WHAT YOU ARE ASKED TO DO:
Show every line in the entries below where the word "dout" appears.

Collected data
····················

Background: an optimization exercise with open tools, aiming at small area, a short achievable clock period and few clock cycles. Do not read the settings as production practice. At most, simulation tests tie the RTL to the original design; equivalence was not proved. No functional check of the RTL was part of runs 1, 2 and 7. Power and IR drop assume default switching activity.

--- flow/design.v ---
package cpu_pkg;
	typedef logic [8-1:0] byte_t;
	typedef logic [8-1:0] addr_t;
	typedef enum logic [4-1:0] {
		REG0 = 4'd0,
		REG1 = 4'd1,
		REG2 = 4'd2,
		REG3 = 4'd3,
		REG4 = 4'd4,
		REG5 = 4'd5,
		REG6 = 4'd6,
		REG7 = 4'd7,
		D_IN = 4'd8,
		RAX = 4'd9,
		RFL = 4'd10,
		RAM = 4'd11,
		RIP = 4'd12,
		RIP_1 = 4'd13,
		ZERO = 4'd14
	} bus_sel_t;
	typedef enum logic [4:0] {
		LOAD_ADDR,
		LOAD_ADDR_WAIT,
		LOAD_DATA,
		LOAD_DATA_WAIT,
		PRE_EXECUTE,
		FETCH,
		INC_RIP,
		EX_HALT,
		EX_NOOP,
		EX_JUMP,
		EX_MATH,
		EX_LDFM,
		EX_LDFI,
		EX_CPFR,
		EX_STOM,
		EX_JINZ,
		EX_JIEQ,
		EX_JILT,
		EX_JIGT
	} state_t;
	typedef enum logic [8-1:0] {
		HALT = 8'h00,
		NOOP = 8'h01,
		JUMP = 8'h03,
		MATH = 8'h04,
		LDFM = 8'h05,
		LDFI = 8'h06,
		CPFR = 8'h08,
		STOM = 8'h09,
		JINZ = 8'h0a,
		JIEQ = 8'h0b,
		JILT = 8'h0c,
		JIGT = 8'h0d
	} opcode_t;
	typedef enum logic [2:0] {
		ADD = 3'd0,
		SUB = 3'd1,
		AND = 3'd2,
		OR = 3'd3,
		XOR = 3'd4,
		PASS_B = 3'd5
	} alu_op_t;
	typedef struct packed {
		logic carry;
		logic equal;
		logic less_than;
		logic zero;
		logic undefined;
		logic [2:0] spare;
	} flags_t;
	typedef struct packed {
		bus_sel_t sel;
		logic load_addr;
		logic load_rip;
		logic load_alu;
		logic load_rax;
		logic write_ram;
		logic [8-1:0] load_reg;
	} ctrl_t;
	typedef struct packed {
		byte_t [8-1:0] regs;
		byte_t rax;
		flags_t rfl;
		byte_t rip;
	} arch_state_t;
endpackage
module ram (
	input  logic i_clk,
	input  logic [5:0] i_row0,
	input  logic [5:0] i_row1,
	input  logic [5:0] i_row2,
	input  logic [5:0] i_row3,
	input  logic [1:0] i_lo,
	input  cpu_pkg::addr_t i_waddr,
	input  cpu_pkg::byte_t i_wdata,
	input  logic i_write,
	output cpu_pkg::byte_t o_b0,
	output cpu_pkg::byte_t o_b1,
	output cpu_pkg::byte_t o_b2
);
	cpu_pkg::byte_t bank0 [64];
	cpu_pkg::byte_t bank1 [64];
	cpu_pkg::byte_t bank2 [64];
	cpu_pkg::byte_t bank3 [64];
	cpu_pkg::byte_t q0, q1, q2, q3;
	assign q0 = bank0[i_row0];
	assign q1 = bank1[i_row1];
	assign q2 = bank2[i_row2];
	assign q3 = bank3[i_row3];
	always_comb begin
		case (i_lo)
			2'd0: begin o_b0 = q0; o_b1 = q1; o_b2 = q2; end
			2'd1: begin o_b0 = q1; o_b1 = q2; o_b2 = q3; end
			2'd2: begin o_b0 = q2; o_b1 = q3; o_b2 = q0; end
			default: begin o_b0 = q3; o_b1 = q0; o_b2 = q1; end
		endcase
	end
	always_ff @(posedge i_clk) begin
		if (i_write) begin
			case (i_waddr[1:0])
				2'd0: bank0[i_waddr[7:2]] <= i_wdata;
				2'd1: bank1[i_waddr[7:2]] <= i_wdata;
				2'd2: bank2[i_waddr[7:2]] <= i_wdata;
				default: bank3[i_waddr[7:2]] <= i_wdata;
			endcase
		end
	end
endmodule
module cpu (
	input  logic i_clk,
	input  logic i_reset,
	input  logic i_load_addr,
	input  logic i_load_data,
	input  logic i_execute,
	input  cpu_pkg::byte_t i_data_in,
	output cpu_pkg::byte_t o_data_out,
	output logic o_waiting
);
	logic run;
	logic waiting;
	cpu_pkg::byte_t regs [8];
	cpu_pkg::byte_t rax;
	cpu_pkg::byte_t rfl;
	cpu_pkg::byte_t pa;
	logic [5:0] prow0, prow1, prow2, prow3;
	logic [1:0] plo;
	logic e_math, e_ldfm, e_ldfi, e_cpfr, e_stom;
	cpu_pkg::byte_t e_x, e_y, e_r2, e_r3;
	logic la_q;
	logic ld_q;
	cpu_pkg::byte_t din_q;
	cpu_pkg::byte_t haddr;
	cpu_pkg::byte_t dout;
	cpu_pkg::byte_t b0, b1, b2;
	cpu_pkg::byte_t waddr;
	cpu_pkg::byte_t wdata;
	logic write;
	assign o_data_out = dout;
	assign o_waiting = waiting;
	ram u_ram (
		.i_clk(i_clk),
		.i_row0(prow0),
		.i_row1(prow1),
		.i_row2(prow2),
		.i_row3(prow3),
		.i_lo(plo),
		.i_waddr(waddr),
		.i_wdata(wdata),
		.i_write(write),
		.o_b0(b0),
		.o_b1(b1),
		.o_b2(b2)
	);
	function automatic [25:0] rows_of(input [7:0] a);
		logic [5:0] hi, hi1;
		hi = a[7:2];
		hi1 = a[7:2] + 6'd1;
		rows_of = {hi, (a[1:0] == 2'd3) ? hi1 : hi, a[1] ? hi1 : hi,
			(a[1:0] != 2'd0) ? hi1 : hi, a[1:0]};
	endfunction
	cpu_pkg::byte_t op, x, y;
	assign op = b0;
	assign x = b1;
	assign y = b2;
	logic is_noop, is_jump, is_math, is_ldfm, is_ldfi, is_cpfr, is_stom;
	logic is_jinz, is_jieq, is_jilt, is_jigt, is_halt;
	assign is_noop = (op == 8'h01);
	assign is_jump = (op == 8'h03);
	assign is_math = (op == 8'h04);
	assign is_ldfm = (op == 8'h05);
	assign is_ldfi = (op == 8'h06);
	assign is_cpfr = (op == 8'h08);
	assign is_stom = (op == 8'h09);
	assign is_jinz = (op == 8'h0a);
	assign is_jieq = (op == 8'h0b);
	assign is_jilt = (op == 8'h0c);
	assign is_jigt = (op == 8'h0d);
	assign is_halt = !(is_noop || is_jump || is_math || is_ldfm || is_ldfi ||
		is_cpfr || is_stom || is_jinz || is_jieq || is_jilt || is_jigt);
	cpu_pkg::byte_t pa1, pa2, pa3;
	assign pa1 = pa + 8'd1;
	assign pa2 = pa + 8'd2;
	assign pa3 = pa + 8'd3;
	logic [8:0] sum, diff;
	cpu_pkg::byte_t r0;
	assign r0 = regs[0];
	assign sum = {1'b0, rax} + {1'b0, r0};
	assign diff = {1'b0, rax} - {1'b0, r0};
	logic known;
	cpu_pkg::byte_t alu_res;
	logic alu_carry;
	always_comb begin
		known = (e_x[6:3] == 4'd0);
		alu_carry = 1'b0;
		case (e_x[2:0])
			3'd0: begin alu_res = sum[7:0]; alu_carry = sum[8]; end
			3'd1: begin alu_res = diff[7:0]; alu_carry = diff[8]; end
			3'd2: alu_res = rax & r0;
			3'd3: alu_res = rax | r0;
			3'd4: alu_res = rax ^ r0;
			3'd5: alu_res = r0;
			default: begin alu_res = 8'd0; known = 1'b0; end
		endcase
		if (!known) begin
			alu_res = 8'd0;
			alu_carry = 1'b0;
		end
	end
	cpu_pkg::byte_t alu_flags;
	assign alu_flags = {alu_carry, rax == r0, diff[8], alu_res == 8'd0, !known, 3'b000};
	logic f_equal, f_less, f_zero;
	assign f_equal = e_math ? alu_flags[6] : rfl[6];
	assign f_less = e_math ? alu_flags[5] : rfl[5];
	assign f_zero = e_math ? alu_flags[4] : rfl[4];
	logic [3:0] opl;
	assign opl = op[3:0];
	logic c_jinz, c_jieq, c_jilt, c_jigt;
	assign c_jinz = !f_zero;
	assign c_jieq = f_equal;
	assign c_jilt = f_less;
	assign c_jigt = !(f_equal || f_less);
	logic n_x, n_y, n_p1, n_p2, n_p3;
	assign n_x = (opl == 4'h3) || (opl == 4'ha && c_jinz) || (opl == 4'hb && c_jieq) ||
		(opl == 4'hc && c_jilt) || (opl == 4'hd && c_jigt);
	assign n_y = (opl == 4'h5);
	assign n_p1 = (opl == 4'h1);
	assign n_p2 = (opl == 4'h4) || (opl == 4'ha && !c_jinz) || (opl == 4'hb && !c_jieq) ||
		(opl == 4'hc && !c_jilt) || (opl == 4'hd && !c_jigt);
	assign n_p3 = !(n_x || n_y || n_p1 || n_p2);
	cpu_pkg::byte_t st_off;
	logic conflict;
	assign st_off = e_y - pa;
	assign conflict = e_stom && (st_off < 8'd3);
	cpu_pkg::byte_t pa_next;
	logic [25:0] win_next;
	always_comb begin
		pa_next = ({8{n_x}} & x) | ({8{n_p1}} & pa1) | ({8{n_p2}} & pa2) |
			({8{n_y || n_p3}} & pa3);
		win_next = ({26{n_x}} & rows_of(x)) | ({26{n_y}} & rows_of(y)) |
			({26{n_p1}} & rows_of(pa1)) | ({26{n_p2}} & rows_of(pa2)) |
			({26{n_p3}} & rows_of(pa3));
	end
	function automatic [7:0] src_val(input [7:0] code, input [7:0] r0, input [7:0] r1,
			input [7:0] r2, input [7:0] r3, input [7:0] r4, input [7:0] r5,
			input [7:0] r6, input [7:0] r7, input [7:0] d, input [7:0] a,
			input [7:0] f, input [7:0] yy, input [7:0] p2, input [7:0] p3);
		if (code[7:4] != 4'd0) begin
			src_val = 8'd0;
		end else begin
			case (code[3:0])
				4'd0: src_val = r0;
				4'd1: src_val = r1;
				4'd2: src_val = r2;
				4'd3: src_val = r3;
				4'd4: src_val = r4;
				4'd5: src_val = r5;
				4'd6: src_val = r6;
				4'd7: src_val = r7;
				4'd8: src_val = d;
				4'd9: src_val = a;
				4'd10: src_val = f;
				4'd11: src_val = yy;
				4'd12: src_val = p2;
				4'd13: src_val = p3;
				default: src_val = 8'd0;
			endcase
		end
	endfunction
	cpu_pkg::byte_t src_x, src_y;
	assign src_x = src_val(e_x, regs[0], regs[1], regs[2], regs[3], regs[4], regs[5],
		regs[6], regs[7], din_q, rax, rfl, e_y, e_r2, e_r3);
	assign src_y = src_val(e_y, regs[0], regs[1], regs[2], regs[3], regs[4], regs[5],
		regs[6], regs[7], din_q, rax, rfl, e_y, e_r2, e_r3);
	logic wr_en;
	cpu_pkg::byte_t wr_val;
	assign wr_en = e_ldfi || e_cpfr || e_ldfm;
	always_comb begin
		if (e_ldfm) wr_val = b0;
		else if (e_ldfi) wr_val = e_y;
		else wr_val = src_y;
	end
	always_comb begin
		if (run) begin
			write = e_stom;
			waddr = e_y;
			wdata = src_x;
		end else begin
			write = ld_q;
			waddr = haddr;
			wdata = din_q;
		end
	end
	always_ff @(posedge i_clk) begin
		din_q <= i_data_in;
		dout <= b0;
		if (la_q) haddr <= din_q;
		if (i_reset) begin
			run <= 1'b0;
			waiting <= 1'b1;
			la_q <= 1'b0;
			ld_q <= 1'b0;
			for (int i = 0; i < 8; i++) regs[i] <= 8'd0;
			rax <= 8'd0;
			rfl <= 8'd0;
			e_math <= 1'b0;
			e_ldfm <= 1'b0;
			e_ldfi <= 1'b0;
			e_cpfr <= 1'b0;
			e_stom <= 1'b0;
			pa <= i_data_in;
			{prow3, prow2, prow1, prow0, plo} <= rows_of(i_data_in);
		end else begin
			la_q <= i_load_addr;
			ld_q <= i_load_data;
			for (int i = 0; i < 8; i++) begin
				if (wr_en && e_x == 8'(i)) regs[i] <= wr_val;
			end
			if (wr_en && e_x == 8'd9) rax <= wr_val;
			if (e_math) begin
				rax <= alu_res;
				rfl <= alu_flags;
			end
			if (!run) begin
				if (i_execute) begin
					run <= 1'b1;
					waiting <= 1'b0;
					pa <= 8'd0;
					{prow3, prow2, prow1, prow0, plo} <= '0;
				end else begin
					pa <= i_data_in;
					{prow3, prow2, prow1, prow0, plo} <= rows_of(i_data_in);
				end
			end else if (e_ldfm || conflict) begin
				e_math <= 1'b0;
				e_ldfm <= 1'b0;
				e_ldfi <= 1'b0;
				e_cpfr <= 1'b0;
				e_stom <= 1'b0;
				{prow3, prow2, prow1, prow0, plo} <= rows_of(pa);
			end else begin
				e_math <= is_math;
				e_ldfm <= is_ldfm;
				e_ldfi <= is_ldfi;
				e_cpfr <= is_cpfr;
				e_stom <= is_stom;
				e_x <= x;
				e_y <= y;
				e_r2 <= pa2;
				e_r3 <= pa3;
				pa <= pa_next;
				{prow3, prow2, prow1, prow0, plo} <= win_next;
				if (is_halt) begin
					run <= 1'b0;
					waiting <= 1'b1;
				end
			end
		end
	end
endmodule
--- flow/run.sh ---
#!/bin/bash
# synth_recipe.tcl (not shown) runs the flow's synth.tcl, then flattens the netlist and writes it again
# the make line also repeats each setting of config.mk as NAME=value (left out here)
make -C /OpenROAD-flow-scripts/flow DESIGN_CONFIG=/design/flow/config.mk WORK_HOME=/design/flow/orfs CLKGATE_MAP_FILE= SYNTH_SCRIPT=/design/flow/synth_recipe.tcl finish
--- flow/config.mk ---
export PLATFORM = sky130hd
export DESIGN_NAME = cpu
export DESIGN_NICKNAME = cpu
export VERILOG_FILES = /design/flow/design.v
export SDC_FILE = /design/flow/constraint.sdc
export NUM_CORES = 4
export LEC_CHECK = 0
export CAP_MARGIN = 20
export CORE_MARGIN = 2
export CORE_UTILIZATION = 55
export SETUP_SLACK_MARGIN = 2.0
export SLEW_MARGIN = 20
--- flow/constraint.sdc ---
create_clock -name core_clock -period 6.5 [get_ports {i_clk}]
set_input_delay 1.3000 -clock core_clock [delete_from_list [all_inputs] [get_ports {i_clk}]]
set_output_delay 1.3000 -clock core_clock [all_outputs]
set_load 0.01 [all_outputs]
==> out/metrics.csv, run 1 <==
stage,metric,value,unit
status,status,finished clean,
cts,CTS tree,done,
hold_path,Hold Path Origin,regs[7][5]$_SDFFE_PP0P_,
place,port bufs,21,
timing,"Slew Viols, Final",0,
worst_setup_path,Top delay family on crit path,simple AND/OR/NAND/NOR gates,
drt,Final Routed Wirelength,291,mm
drt,DR vias/cell,6.66,
die,CORE AREA,171000,µm²
grt,largest net degree at the start of global routing,193,
timing,Hold Fails Final Rpt,0,
logic_synthesis,"EDFF count, synth",2096,
worst_setup_path,Worst EP arrival,5150,ps
timing,RSZ-0062 raised after global routing,true,
die,starting density of the core,55.2,%
worst_setup_path,crit path buf inv count,1,
timing,Rel. slew slack,15.0,%
die,row count,152,
die,die height,418,µm
logic_synthesis,Synth warnings,3,
power_and_ir_drop,VDD IR max,373,µV
timing,fin crit share,71.7,%
worst_setup_path,worst r2r src,e_y[3]$_DFFE_PP_,
cts,CTS Hold Buffers Added,0,
worst_setup_path,Critical Path End Type,flip-flop,
timing,clock skew,56.2,ps
worst_setup_path,slowest CP cell,edfxtp_1,
worst_setup_path,"Req. time, crit path",7000,ps
cells_and_area,layout cells sized above 1,25.8,%
hold_path,Hold Path Class,flip-flop to flip-flop,
die,area of the die,175000,µm²
logic_synthesis,Cells after Synth,5556,
cts,"CTS clk-pin slew, worst paths",70,ps
worst_setup_path,Critical Path Start,e_y[3]$_DFFE_PP_,
timing,final setup violation count,0,
run,Max-Cap Viols,0,
cts,H-tree Lvls,4,
place,Post-DP Area,97900,µm²
drt,DR iter-0 viols,7223,
die,Ports,22,
logic_synthesis,Mapped Nets,5616,
place,hpwl dp,187,mm
grt,antenna violations before repair,7,
cells_and_area,Fillers,12200,
logic_synthesis,ys async rst share,0,%
cells_and_area,area added between synthesis and finish,15.2,%
logic_synthesis,post-synthesis sequential area ratio,69.4,%
power_and_ir_drop,pwr dens,446,nW/µm²
logic_synthesis,ys flop type,edfxtp_1,
timing,Sum Neg Setup Slack,0,ps
worst_setup_path,Worst path max stage delay,840,ps
cells_and_area,post-route cell area,109000,µm²
grt,GRT overflow,0,
worst_setup_path,CP Cell Sequence,"buf_4, and2_1, a21oi_1, nor2_2, nand2_1, nor2_2",
drt,vias,55300,
drt,number of routed nets with antenna violations,0,
cts,CTS buffer count,219,
timing,worst slew pin tran,1270,ps
worst_setup_path,Crit path top cell by count,nor2_2,
drt,Routed wire per std cell,35.1,µm
die,die width,418,µm
grt,vias in the first global route,53200,
drt,router iterations before antenna repair,8,
timing,crit path time final,4660,ps
timing,fmax,215,MHz
grt,Total GRT Usage,33.3,%
grt,first-pass GRT wire length,409,mm
worst_setup_path,CP max FO,20,
cts,worst skew pair latency,910,ps
cells_and_area,post-layout util,63.6,%
logic_synthesis,Mean Syn Cell Area,17.0,µm²
logic_synthesis,mapped cell area,94400,µm²
cts,clk sinks,2224,
worst_setup_path,startpoint class of the critical path,flip-flop,
drt,DRC,0,
worst_setup_path,kind of critical path,flip-flop to flip-flop,
logic_synthesis,Synth Register Bits,2224,
cts,clk root buf,clkbuf_16,
cts,clk buf depth,3,
cells_and_area,Nets,5931,
power_and_ir_drop,Leak,34.8,nW
logic_synthesis,synth unique cells,106,
place,gpl congestion,0.961,
cells in the mapped netlist, types with 8 or more instances:
library cell	number	area, µm²
edfxtp_1	2096	62900
nor2_1	493	1850
mux4_2	485	10900
nand2_1	323	1210
mux2i_1	316	3160
clkbuf_1	137	514
dfxtp_1	128	2560
a21oi_1	116	581
a22oi_1	96	721
nand3_1	90	450
inv_1	89	334
xnor2_1	88	771
buf_2	75	375
o21ai_0	75	375
nor2b_1	65	407
nor3_1	64	320
buf_4	45	338
ha_1	44	551
o22ai_1	43	269
a221oi_1	37	324
buf_6	37	417
mux2_2	36	405
nand2b_1	34	213
a31oi_1	30	188
xor2_1	30	263
and2_1	28	175
a211oi_1	27	203
a221o_1	27	270
a22o_1	27	236
buf_1	26	97.6
a32oi_1	21	184
nand4_1	21	131
o211ai_1	19	143
o21ai_1	15	75.1
and3_1	14	87.6
nor4_1	14	87.6
or3_1	12	75.1
a21o_1	11	82.6
o2111ai_1	10	87.6
a211o_1	9	78.8
a32o_1	9	90.1
nand3b_1	9	67.6
o221ai_1	8	70.1
o22a_1	8	70.1
layout make-up:
cell class | instances | area (µm²) | share of cell area (%)
Tap cell | 2233 | 2790 | 2.57
Antenna cell | 5 | 12.5 | 0.0115
Timing Repair inverter | 1 | 5.00 | 0.00460
Sequential cell | 2224 | 65600 | 60.3
Clock inverter | 149 | 1560 | 1.43
Inverter | 100 | 393 | 0.361
Multi-Input combinational cell | 2905 | 28100 | 25.8
Timing Repair Buffer | 420 | 4620 | 4.25
Clock buffer | 258 | 5690 | 5.23
worst paths after layout:
path	to	slack, ps	cells after the start
worst min register to register	regs[7][5]$_SDFFE_PP0P_	480	2
worst min-delay path	regs[7][5]$_SDFFE_PP0P_	480	2
worst max register to register	u_ram.bank3[15][0]$_DFFE_PP_	1840	6
worst max-delay path	u_ram.bank3[15][0]$_DFFE_PP_	1840	6
metal layers:
layer	wire (µm)	part of all wire (%)	global-route usage, %	vias to the layer above
li1	-	-	-	22800
met1	119000	41	48.2	29000
met2	133000	46	50.3	2837
met3	26300	9.0	6.98	536
met4	12300	4.2	12.6	10
met5	120	0.041	0.556	-
report_power, final:
| group | switching, W | internal (W) | total (W) |
|---|---|---|---|
| clock network | 0.00557 | 0.00727 | 0.0128 |
| logic | 0.0109 | 0.00800 | 0.0189 |
| registers | 0.000519 | 0.0163 | 0.0168 |
sequential cells by signal, indices dropped and copies added, names as in the netlist, 8 cells and up, named ones only:
signal,flops
e_r2,8
u_ram.bank1,512
e_x,8
regs,64
din_q,8
rax,8
e_y,8
e_r3,8
dout,8
u_ram.bank2,512
u_ram.bank3,512
pa,8
u_ram.bank0,512
haddr,8
cells by family (layout without fill, tap and decap cells):
logic type	after synthesis	after routing	synth area share, %
simple gates	1206	1206	5.73
mux	841	841	15.4
buf+inv	427	928	2.37
compound gates	693	693	5.35
xor+xnor	118	118	1.09
flops	2224	2224	69.4
other cells	0	5	0
fa+ha+maj	47	47	0.647
worst register-to-register path: stages, from the launching register on:
cell and delay [ps]:
edfxtp_1 840, buf_4 430, and2_1 490, a21oi_1 400, nor2_2 690, nand2_1 680, nor2_2 710
layout by cell type, fill, tap and decap left out, types with 20 or more instances in the layout:
cell,n
inv_1,86
clkinv_2,41
mux4_2,485
a22o_1,26
clkbuf_16,224
nor2_2,81
mux2i_1,296
mux2_2,36
a21oi_1,111
nor2b_1,60
edfxtp_1,2096
clkdlybuf4s50_1,20
buf_4,288
nand2b_1,31
a221oi_1,24
clkbuf_1,33
bufinv_16,25
nor3_1,58
o22ai_1,32
nand4_1,21
nor2_1,407
buf_12,72
o21ai_0,70
dfxtp_1,97
and2_1,25
ha_1,42
a221o_1,27
a31oi_1,24
nand3_1,87
clkinv_1,60
a22oi_1,93
nand2_1,315
xor2_1,30
xnor2_1,88
through the flow:
step	instances	setup WS, ps	hold WS (ps)	total power (W)
4_1_cts	8219	1860	474	0.0466
2_1_floorplan	5556	1560	420	0.0266
6_report	8295	1840	476	0.0485
3_5_place_dp	7702	650	464	0.0321
3_3_place_gp	7696	268	458	0.0321
5_1_grt	8290	1790	513	0.0499
what timing repair did:
action | in CTS | in global routing
pin swaps | 21 | 52
resized for setup | 170 | 160
setup buffers | 101 | 62
endpoints found under the setup margin | 699 | 446
gates cloned | 9 | 5
==> run 2: changes to the inputs <==
--- a/flow/config.mk
+++ b/flow/config.mk
@@ -9,4 +9,7 @@
 export CORE_MARGIN = 2
 export CORE_UTILIZATION = 55
-export SETUP_SLACK_MARGIN = 2.0
+export CTS_BUF_LIST = sky130_fd_sc_hd__clkbuf_8
+export CTS_CLUSTER_DIAMETER = 50
+export CTS_CLUSTER_SIZE = 16
+export SETUP_SLACK_MARGIN = 2.6
 export SLEW_MARGIN = 20
==> run 2 against run 1 <==
  * Area after synthesis stayed put
  * Cell area decreased by 2.0%
  * First-iteration DRC count rose by 4.2%
  * Clock power down 34%
  * Non-clock buffer count shrank 13
  * Worst setup slack better by 59 ps
  * Via count is 0.22% lower
  * Core utilization is 1.3 points lower
  * Clock-buffer cell count decreased by 56
  * Wire length grew 0.53%
  * Die area stayed put
  * Highest routed layer unchanged
==> out/metrics.csv, run 2 <==
stage,metric,value,unit
worst_setup_path,"Req. time, crit path",7200,ps
worst_setup_path,Reg2Reg Depth,17,
logic_synthesis,Post-synth top cells,"edfxtp_1 (2,096), nor2_1 (493), mux4_2 (485), nand2_1 (323), mux2i_1 (316)",
worst_setup_path,kind of critical path,flip-flop to flip-flop,
worst_setup_path,Worst EP arrival,5300,ps
place,port bufs,21,
grt,GRT overflow,0,
cts,clk buf depth,3,
cells_and_area,Nets,5891,
logic_synthesis,largest cells by area after synthesis,"edfxtp_1 (67%), mux4_2 (12%), mux2i_1 (3.4%)",
grt,vias in the first global route,52800,
cts,H-tree Lvls,4,
timing,Rel. slew slack,11.8,%
logic_synthesis,post-synthesis sequential area ratio,69.4,%
place,hpwl dp,187,mm
grt,Total GRT Usage,33.4,%
cts,CTS Hold Buffers Added,0,
logic_synthesis,"EDFF count, synth",2096,
drt,DR iter-0 viols,7526,
drt,DRC,0,
worst_setup_path,Critical Path End Type,flip-flop,
cells_and_area,layout cells sized above 1,28.9,%
drt,Routed wire per std cell,35.7,µm
die,Ports,22,
logic_synthesis,Cells after Synth,5556,
timing,fmax,217,MHz
die,starting density of the core,55.2,%
logic_synthesis,Synth warnings,3,
logic_synthesis,Mean Syn Cell Area,17.0,µm²
die,row count,152,
logic_synthesis,post-synth top area share,66.7,%
cells_and_area,post-route cell area,107000,µm²
cts,clk root buf,clkbuf_8,
hold_path,Hold Path Origin,regs[7][1]$_SDFFE_PP0P_,
logic_synthesis,ys flop type,edfxtp_1,
cells_and_area,Fillers,12500,
run,Max-Cap Viols,0,
drt,vias,55100,
grt,first-pass GRT wire length,409,mm
drt,number of routed nets with antenna violations,0,
hold_path,Hold Path Class,flip-flop to flip-flop,
die,area of the die,175000,µm²
die,die height,418,µm
drt,router iterations before antenna repair,9,
hold_path,worst hold path depth,2,
logic_synthesis,Synth Register Bits,2224,
logic_synthesis,mapped cell area,94400,µm²
cts,CTS buffer count,192,
logic_synthesis,ys async rst share,0,%
logic_synthesis,most common cell in the netlist,edfxtp_1,
cts,"CTS clk-pin slew, worst paths",90,ps
place,gpl congestion,0.942,
cells_and_area,"most common cell after layout, fill and taps aside",edfxtp_1,
status,status,finished clean,
power_and_ir_drop,pwr dens,424,nW/µm²
worst_setup_path,CP max FO,8,
timing,fin crit share,70.7,%
timing,crit path time final,4600,ps
drt,Final Routed Wirelength,293,mm
grt,largest net degree at the start of global routing,177,
logic_synthesis,Synth area leader,edfxtp_1,
timing,Hold Fails Final Rpt,0,
cts,CTS tree,done,
power_and_ir_drop,Leak,33.4,nW
place,Post-DP Area,97600,µm²
logic_synthesis,Mapped Nets,5616,
cells_and_area,most frequent cells in the layout,"edfxtp_1 (2,096), mux4_2 (486), nand2_1 (299), mux2i_1 (297), buf_4 (246)",
timing,"Slew Viols, Final",0,
cells_and_area,register area,65600,µm²
grt,antenna violations before repair,9,
die,die width,418,µm
worst_setup_path,startpoint class of the critical path,flip-flop,
timing,clock skew,76.5,ps
cells_and_area,Multi-input gate area,29300,µm²
timing,worst slew pin tran,1320,ps
timing,final setup violation count,0,
timing,Sum Neg Setup Slack,0,ps
die,CORE AREA,171000,µm²
logic_synthesis,synth unique cells,106,
cells_and_area,area added between synthesis and finish,12.9,%
power_and_ir_drop,VDD IR max,381,µV
timing,RSZ-0062 raised after global routing,true,
drt,DR vias/cell,6.72,
cts,clk sinks,2224,
cts,worst skew pair latency,1030,ps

····················

SOLUTION:
	cpu_pkg::byte_t dout;
	assign o_data_out = dout;
		dout <= b0;
dout,8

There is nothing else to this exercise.